#### WHAT YOU SHOULD DO
Beginning at the top of the data below, write out every line exactly until you reach the line with "-- stage by", and include that line.

#### LISTED ENTRIES
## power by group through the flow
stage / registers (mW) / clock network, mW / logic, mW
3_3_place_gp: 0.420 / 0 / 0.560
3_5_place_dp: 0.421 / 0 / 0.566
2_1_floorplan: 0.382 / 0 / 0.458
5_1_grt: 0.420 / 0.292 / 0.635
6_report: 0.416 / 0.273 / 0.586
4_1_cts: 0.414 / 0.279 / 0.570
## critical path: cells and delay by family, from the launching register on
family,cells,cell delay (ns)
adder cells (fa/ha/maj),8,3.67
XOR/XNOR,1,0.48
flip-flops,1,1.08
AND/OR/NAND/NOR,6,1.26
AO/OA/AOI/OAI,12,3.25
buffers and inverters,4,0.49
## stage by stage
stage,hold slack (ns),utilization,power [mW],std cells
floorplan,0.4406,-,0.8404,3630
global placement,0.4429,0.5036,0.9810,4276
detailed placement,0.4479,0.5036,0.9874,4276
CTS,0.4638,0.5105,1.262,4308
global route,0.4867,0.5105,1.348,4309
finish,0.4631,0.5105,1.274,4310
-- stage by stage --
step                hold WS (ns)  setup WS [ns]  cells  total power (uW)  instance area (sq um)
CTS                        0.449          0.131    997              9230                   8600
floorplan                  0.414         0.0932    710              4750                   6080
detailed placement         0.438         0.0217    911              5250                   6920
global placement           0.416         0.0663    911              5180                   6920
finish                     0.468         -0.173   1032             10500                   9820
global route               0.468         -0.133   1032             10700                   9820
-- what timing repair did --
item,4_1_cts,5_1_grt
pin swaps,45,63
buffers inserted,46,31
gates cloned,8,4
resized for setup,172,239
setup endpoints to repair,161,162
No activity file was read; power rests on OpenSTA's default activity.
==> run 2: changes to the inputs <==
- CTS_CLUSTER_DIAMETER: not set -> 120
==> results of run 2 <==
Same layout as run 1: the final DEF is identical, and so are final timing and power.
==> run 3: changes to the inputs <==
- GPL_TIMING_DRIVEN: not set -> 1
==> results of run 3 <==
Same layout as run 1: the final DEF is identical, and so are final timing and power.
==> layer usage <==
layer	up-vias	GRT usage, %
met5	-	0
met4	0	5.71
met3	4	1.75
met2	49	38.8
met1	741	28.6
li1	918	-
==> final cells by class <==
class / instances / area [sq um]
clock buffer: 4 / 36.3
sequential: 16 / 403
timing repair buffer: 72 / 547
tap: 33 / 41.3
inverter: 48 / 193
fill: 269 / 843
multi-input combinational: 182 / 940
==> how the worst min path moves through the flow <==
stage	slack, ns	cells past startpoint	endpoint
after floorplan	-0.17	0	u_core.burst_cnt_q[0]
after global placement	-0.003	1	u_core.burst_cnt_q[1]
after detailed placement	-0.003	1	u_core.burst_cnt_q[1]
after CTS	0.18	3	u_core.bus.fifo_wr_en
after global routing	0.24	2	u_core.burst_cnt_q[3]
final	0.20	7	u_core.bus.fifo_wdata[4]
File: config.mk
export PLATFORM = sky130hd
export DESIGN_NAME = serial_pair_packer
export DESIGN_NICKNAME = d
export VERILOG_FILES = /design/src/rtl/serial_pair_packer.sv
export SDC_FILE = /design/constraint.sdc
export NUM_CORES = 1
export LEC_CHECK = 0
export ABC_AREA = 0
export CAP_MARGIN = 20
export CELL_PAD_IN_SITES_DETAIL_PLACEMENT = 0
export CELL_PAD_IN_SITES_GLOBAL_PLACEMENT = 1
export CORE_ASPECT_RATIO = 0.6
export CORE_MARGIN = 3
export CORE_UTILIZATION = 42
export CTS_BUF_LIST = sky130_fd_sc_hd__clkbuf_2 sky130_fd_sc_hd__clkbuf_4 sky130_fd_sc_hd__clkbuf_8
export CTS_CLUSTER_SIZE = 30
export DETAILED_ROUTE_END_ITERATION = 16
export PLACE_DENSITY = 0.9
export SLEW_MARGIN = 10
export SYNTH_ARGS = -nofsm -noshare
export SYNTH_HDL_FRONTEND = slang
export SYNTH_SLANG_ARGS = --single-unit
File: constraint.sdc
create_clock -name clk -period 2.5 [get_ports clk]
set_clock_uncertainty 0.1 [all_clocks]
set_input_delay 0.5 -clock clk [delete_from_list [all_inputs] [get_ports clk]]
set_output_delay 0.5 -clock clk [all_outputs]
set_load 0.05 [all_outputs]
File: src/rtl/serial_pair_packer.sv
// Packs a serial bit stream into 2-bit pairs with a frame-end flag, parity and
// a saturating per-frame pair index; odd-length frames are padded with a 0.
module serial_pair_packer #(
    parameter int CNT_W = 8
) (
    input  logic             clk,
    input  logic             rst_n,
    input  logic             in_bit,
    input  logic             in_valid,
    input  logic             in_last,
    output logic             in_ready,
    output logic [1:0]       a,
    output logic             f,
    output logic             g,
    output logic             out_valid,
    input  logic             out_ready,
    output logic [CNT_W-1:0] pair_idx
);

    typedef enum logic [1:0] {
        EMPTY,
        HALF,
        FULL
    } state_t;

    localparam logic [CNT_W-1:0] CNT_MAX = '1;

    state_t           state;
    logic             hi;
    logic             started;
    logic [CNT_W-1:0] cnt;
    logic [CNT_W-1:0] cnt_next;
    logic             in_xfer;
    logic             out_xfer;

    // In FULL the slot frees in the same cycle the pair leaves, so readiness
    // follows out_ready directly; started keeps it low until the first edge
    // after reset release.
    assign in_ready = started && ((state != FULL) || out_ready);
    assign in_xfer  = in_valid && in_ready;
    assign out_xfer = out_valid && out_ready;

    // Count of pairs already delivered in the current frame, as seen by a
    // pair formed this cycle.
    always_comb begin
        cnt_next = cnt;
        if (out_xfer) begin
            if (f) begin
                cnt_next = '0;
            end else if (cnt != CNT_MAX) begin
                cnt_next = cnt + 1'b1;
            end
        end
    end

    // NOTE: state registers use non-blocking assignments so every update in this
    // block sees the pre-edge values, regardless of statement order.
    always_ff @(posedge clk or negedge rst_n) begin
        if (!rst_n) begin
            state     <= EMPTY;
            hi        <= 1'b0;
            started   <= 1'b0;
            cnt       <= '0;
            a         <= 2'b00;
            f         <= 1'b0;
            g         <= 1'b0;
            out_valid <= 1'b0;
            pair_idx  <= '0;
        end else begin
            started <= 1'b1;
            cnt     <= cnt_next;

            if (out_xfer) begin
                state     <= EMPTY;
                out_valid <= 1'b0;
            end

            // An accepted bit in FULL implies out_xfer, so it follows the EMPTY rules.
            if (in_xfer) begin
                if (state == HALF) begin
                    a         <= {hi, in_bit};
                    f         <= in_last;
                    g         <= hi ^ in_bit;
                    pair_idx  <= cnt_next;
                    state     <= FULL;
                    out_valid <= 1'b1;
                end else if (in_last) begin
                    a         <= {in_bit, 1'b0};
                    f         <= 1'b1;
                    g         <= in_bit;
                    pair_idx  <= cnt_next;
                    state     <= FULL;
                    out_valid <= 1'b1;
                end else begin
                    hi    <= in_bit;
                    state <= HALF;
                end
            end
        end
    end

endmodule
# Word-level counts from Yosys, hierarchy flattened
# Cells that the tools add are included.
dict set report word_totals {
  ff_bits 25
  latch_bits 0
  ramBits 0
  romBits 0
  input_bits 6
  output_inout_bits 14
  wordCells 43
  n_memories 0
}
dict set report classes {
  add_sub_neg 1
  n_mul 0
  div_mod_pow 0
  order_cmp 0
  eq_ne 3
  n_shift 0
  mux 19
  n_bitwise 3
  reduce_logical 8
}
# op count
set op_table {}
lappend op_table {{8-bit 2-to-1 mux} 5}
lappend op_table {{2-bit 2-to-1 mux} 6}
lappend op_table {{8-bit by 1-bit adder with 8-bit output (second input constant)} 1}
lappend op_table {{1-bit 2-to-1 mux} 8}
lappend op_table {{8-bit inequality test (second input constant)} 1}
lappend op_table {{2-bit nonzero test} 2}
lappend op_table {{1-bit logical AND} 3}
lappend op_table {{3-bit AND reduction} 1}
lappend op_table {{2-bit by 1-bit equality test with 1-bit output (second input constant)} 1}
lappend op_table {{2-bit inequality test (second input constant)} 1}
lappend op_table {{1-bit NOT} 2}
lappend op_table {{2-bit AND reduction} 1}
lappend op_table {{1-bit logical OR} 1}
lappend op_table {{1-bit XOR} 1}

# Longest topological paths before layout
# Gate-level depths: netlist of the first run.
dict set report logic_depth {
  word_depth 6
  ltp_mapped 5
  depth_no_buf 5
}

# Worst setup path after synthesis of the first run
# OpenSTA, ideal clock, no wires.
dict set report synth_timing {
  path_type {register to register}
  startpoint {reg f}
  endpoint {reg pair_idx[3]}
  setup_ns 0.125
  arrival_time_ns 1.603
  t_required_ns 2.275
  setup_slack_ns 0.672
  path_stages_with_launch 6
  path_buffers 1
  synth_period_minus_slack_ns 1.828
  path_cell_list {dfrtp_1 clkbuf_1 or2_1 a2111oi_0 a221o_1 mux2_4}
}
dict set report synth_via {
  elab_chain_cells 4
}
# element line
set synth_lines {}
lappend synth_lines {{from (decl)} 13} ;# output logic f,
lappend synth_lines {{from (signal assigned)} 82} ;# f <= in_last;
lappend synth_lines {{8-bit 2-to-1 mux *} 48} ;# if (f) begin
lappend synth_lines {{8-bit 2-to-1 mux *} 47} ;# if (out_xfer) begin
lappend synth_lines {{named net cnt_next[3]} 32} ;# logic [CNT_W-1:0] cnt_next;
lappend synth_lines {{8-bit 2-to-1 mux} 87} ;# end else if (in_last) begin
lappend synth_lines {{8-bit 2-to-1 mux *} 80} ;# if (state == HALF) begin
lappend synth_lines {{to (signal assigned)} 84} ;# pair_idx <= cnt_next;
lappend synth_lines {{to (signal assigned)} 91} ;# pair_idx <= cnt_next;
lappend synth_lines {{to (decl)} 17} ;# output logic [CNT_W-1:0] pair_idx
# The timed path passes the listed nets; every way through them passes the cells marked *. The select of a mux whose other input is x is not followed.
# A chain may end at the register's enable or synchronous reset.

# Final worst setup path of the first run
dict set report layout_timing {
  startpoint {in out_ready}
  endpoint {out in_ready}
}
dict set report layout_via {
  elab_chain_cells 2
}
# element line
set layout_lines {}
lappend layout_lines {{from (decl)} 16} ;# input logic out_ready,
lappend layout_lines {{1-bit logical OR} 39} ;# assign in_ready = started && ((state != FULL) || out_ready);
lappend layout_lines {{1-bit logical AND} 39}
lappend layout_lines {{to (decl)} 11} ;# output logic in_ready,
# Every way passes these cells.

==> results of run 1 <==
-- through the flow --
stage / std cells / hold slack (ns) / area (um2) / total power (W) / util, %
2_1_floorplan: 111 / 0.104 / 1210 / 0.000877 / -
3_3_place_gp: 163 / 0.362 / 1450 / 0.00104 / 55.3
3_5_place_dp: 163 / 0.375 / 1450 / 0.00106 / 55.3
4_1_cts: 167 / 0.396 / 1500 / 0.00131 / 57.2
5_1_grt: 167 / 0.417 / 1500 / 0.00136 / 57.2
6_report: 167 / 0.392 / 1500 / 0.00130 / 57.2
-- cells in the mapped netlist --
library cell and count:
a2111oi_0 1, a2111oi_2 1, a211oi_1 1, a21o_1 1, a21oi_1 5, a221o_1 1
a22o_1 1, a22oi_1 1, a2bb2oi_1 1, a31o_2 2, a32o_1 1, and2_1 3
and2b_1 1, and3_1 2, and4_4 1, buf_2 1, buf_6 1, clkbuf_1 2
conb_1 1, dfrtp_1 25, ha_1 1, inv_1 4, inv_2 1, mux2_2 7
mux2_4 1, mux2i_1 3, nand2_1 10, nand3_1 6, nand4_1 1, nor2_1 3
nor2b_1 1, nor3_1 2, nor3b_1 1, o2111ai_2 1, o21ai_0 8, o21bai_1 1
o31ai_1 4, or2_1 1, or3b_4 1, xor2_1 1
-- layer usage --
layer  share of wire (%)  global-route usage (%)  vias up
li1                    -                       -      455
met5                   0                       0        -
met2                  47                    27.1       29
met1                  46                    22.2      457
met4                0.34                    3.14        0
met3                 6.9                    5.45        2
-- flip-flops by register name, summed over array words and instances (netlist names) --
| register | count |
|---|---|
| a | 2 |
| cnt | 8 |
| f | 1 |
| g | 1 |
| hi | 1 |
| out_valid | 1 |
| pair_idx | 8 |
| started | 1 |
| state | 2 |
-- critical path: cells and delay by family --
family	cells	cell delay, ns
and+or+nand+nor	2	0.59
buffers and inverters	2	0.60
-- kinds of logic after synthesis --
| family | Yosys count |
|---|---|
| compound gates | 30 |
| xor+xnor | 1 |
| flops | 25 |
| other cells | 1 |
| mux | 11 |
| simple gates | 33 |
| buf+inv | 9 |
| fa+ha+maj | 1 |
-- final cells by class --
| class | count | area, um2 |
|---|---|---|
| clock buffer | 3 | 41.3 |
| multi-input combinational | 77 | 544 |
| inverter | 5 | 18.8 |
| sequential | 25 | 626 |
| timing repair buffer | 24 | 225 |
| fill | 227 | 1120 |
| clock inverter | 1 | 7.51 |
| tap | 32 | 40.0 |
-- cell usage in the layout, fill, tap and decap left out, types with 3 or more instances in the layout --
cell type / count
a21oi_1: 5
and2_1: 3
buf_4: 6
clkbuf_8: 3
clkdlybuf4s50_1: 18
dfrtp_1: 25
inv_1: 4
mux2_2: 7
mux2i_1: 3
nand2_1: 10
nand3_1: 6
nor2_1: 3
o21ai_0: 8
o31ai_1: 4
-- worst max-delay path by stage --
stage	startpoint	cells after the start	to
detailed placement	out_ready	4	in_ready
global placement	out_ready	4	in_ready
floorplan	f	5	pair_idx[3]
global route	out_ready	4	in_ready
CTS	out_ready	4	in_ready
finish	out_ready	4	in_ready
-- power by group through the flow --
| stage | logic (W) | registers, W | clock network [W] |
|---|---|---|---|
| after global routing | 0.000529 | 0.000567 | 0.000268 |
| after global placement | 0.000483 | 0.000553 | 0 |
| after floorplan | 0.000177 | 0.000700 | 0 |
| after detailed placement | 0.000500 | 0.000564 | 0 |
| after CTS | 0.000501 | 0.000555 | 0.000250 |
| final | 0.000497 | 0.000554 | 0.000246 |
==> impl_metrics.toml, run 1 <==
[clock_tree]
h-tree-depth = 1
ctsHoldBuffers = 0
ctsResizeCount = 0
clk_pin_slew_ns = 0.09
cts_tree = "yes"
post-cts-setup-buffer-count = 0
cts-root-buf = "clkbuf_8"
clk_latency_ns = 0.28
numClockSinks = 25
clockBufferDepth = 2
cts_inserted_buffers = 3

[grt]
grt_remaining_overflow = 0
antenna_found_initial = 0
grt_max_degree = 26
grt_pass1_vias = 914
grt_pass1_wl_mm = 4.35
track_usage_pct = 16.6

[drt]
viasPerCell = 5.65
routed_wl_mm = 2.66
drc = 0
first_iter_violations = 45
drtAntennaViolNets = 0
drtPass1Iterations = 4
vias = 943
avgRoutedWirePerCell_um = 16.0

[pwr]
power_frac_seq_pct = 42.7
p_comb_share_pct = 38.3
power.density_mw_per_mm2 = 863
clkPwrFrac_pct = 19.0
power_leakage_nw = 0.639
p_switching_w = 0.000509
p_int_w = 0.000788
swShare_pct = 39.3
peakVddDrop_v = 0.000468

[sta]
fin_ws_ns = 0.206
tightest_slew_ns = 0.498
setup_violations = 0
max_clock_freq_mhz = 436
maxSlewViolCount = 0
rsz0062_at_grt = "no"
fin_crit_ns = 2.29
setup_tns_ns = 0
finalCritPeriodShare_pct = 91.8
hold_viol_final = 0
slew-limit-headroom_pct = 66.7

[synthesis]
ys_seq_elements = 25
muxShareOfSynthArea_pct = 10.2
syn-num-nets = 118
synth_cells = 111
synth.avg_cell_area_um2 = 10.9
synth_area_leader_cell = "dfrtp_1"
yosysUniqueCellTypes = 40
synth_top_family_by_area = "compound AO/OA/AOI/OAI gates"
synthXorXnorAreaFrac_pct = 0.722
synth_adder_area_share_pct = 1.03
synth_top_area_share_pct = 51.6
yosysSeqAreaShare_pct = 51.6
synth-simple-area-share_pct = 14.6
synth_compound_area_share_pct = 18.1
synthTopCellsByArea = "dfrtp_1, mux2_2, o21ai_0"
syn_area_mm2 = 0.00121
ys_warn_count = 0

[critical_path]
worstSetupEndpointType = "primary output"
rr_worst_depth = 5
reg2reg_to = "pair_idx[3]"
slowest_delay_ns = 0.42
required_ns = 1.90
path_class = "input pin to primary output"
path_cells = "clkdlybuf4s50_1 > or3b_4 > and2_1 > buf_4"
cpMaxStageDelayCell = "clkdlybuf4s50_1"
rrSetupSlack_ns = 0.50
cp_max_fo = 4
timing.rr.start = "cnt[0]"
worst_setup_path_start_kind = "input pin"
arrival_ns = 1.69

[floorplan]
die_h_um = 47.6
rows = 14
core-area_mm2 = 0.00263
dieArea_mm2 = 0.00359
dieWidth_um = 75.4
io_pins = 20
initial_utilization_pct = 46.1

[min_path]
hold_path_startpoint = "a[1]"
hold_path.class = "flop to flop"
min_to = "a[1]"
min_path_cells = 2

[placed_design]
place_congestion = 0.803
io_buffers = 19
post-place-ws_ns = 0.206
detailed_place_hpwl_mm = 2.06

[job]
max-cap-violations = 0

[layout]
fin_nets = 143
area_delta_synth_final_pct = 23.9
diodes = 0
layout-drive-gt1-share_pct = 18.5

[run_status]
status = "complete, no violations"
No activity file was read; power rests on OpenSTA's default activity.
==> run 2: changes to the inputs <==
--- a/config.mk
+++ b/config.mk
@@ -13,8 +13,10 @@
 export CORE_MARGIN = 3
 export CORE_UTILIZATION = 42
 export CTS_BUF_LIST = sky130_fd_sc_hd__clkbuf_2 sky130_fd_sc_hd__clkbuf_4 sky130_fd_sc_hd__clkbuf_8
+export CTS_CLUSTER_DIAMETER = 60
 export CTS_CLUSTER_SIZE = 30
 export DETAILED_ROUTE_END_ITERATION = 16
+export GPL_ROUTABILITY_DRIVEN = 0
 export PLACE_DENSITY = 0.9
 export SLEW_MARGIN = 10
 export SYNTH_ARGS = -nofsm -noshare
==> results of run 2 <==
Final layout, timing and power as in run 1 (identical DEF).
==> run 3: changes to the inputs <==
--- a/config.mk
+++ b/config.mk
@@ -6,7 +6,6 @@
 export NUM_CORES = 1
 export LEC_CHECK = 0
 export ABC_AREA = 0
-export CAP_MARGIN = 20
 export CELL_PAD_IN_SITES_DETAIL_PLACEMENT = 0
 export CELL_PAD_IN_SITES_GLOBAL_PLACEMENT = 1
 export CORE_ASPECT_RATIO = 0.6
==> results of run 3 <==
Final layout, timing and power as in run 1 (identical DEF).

#### TASK RESULT
## power by group through the flow
stage / registers (mW) / clock network, mW / logic, mW
3_3_place_gp: 0.420 / 0 / 0.560
3_5_place_dp: 0.421 / 0 / 0.566
2_1_floorplan: 0.382 / 0 / 0.458
5_1_grt: 0.420 / 0.292 / 0.635
6_report: 0.416 / 0.273 / 0.586
4_1_cts: 0.414 / 0.279 / 0.570
## critical path: cells and delay by family, from the launching register on
family,cells,cell delay (ns)
adder cells (fa/ha/maj),8,3.67
XOR/XNOR,1,0.48
flip-flops,1,1.08
AND/OR/NAND/NOR,6,1.26
AO/OA/AOI/OAI,12,3.25
buffers and inverters,4,0.49
## stage by stage
stage,hold slack (ns),utilization,power [mW],std cells
floorplan,0.4406,-,0.8404,3630
global placement,0.4429,0.5036,0.9810,4276
detailed placement,0.4479,0.5036,0.9874,4276
CTS,0.4638,0.5105,1.262,4308
global route,0.4867,0.5105,1.348,4309
finish,0.4631,0.5105,1.274,4310
-- stage by stage --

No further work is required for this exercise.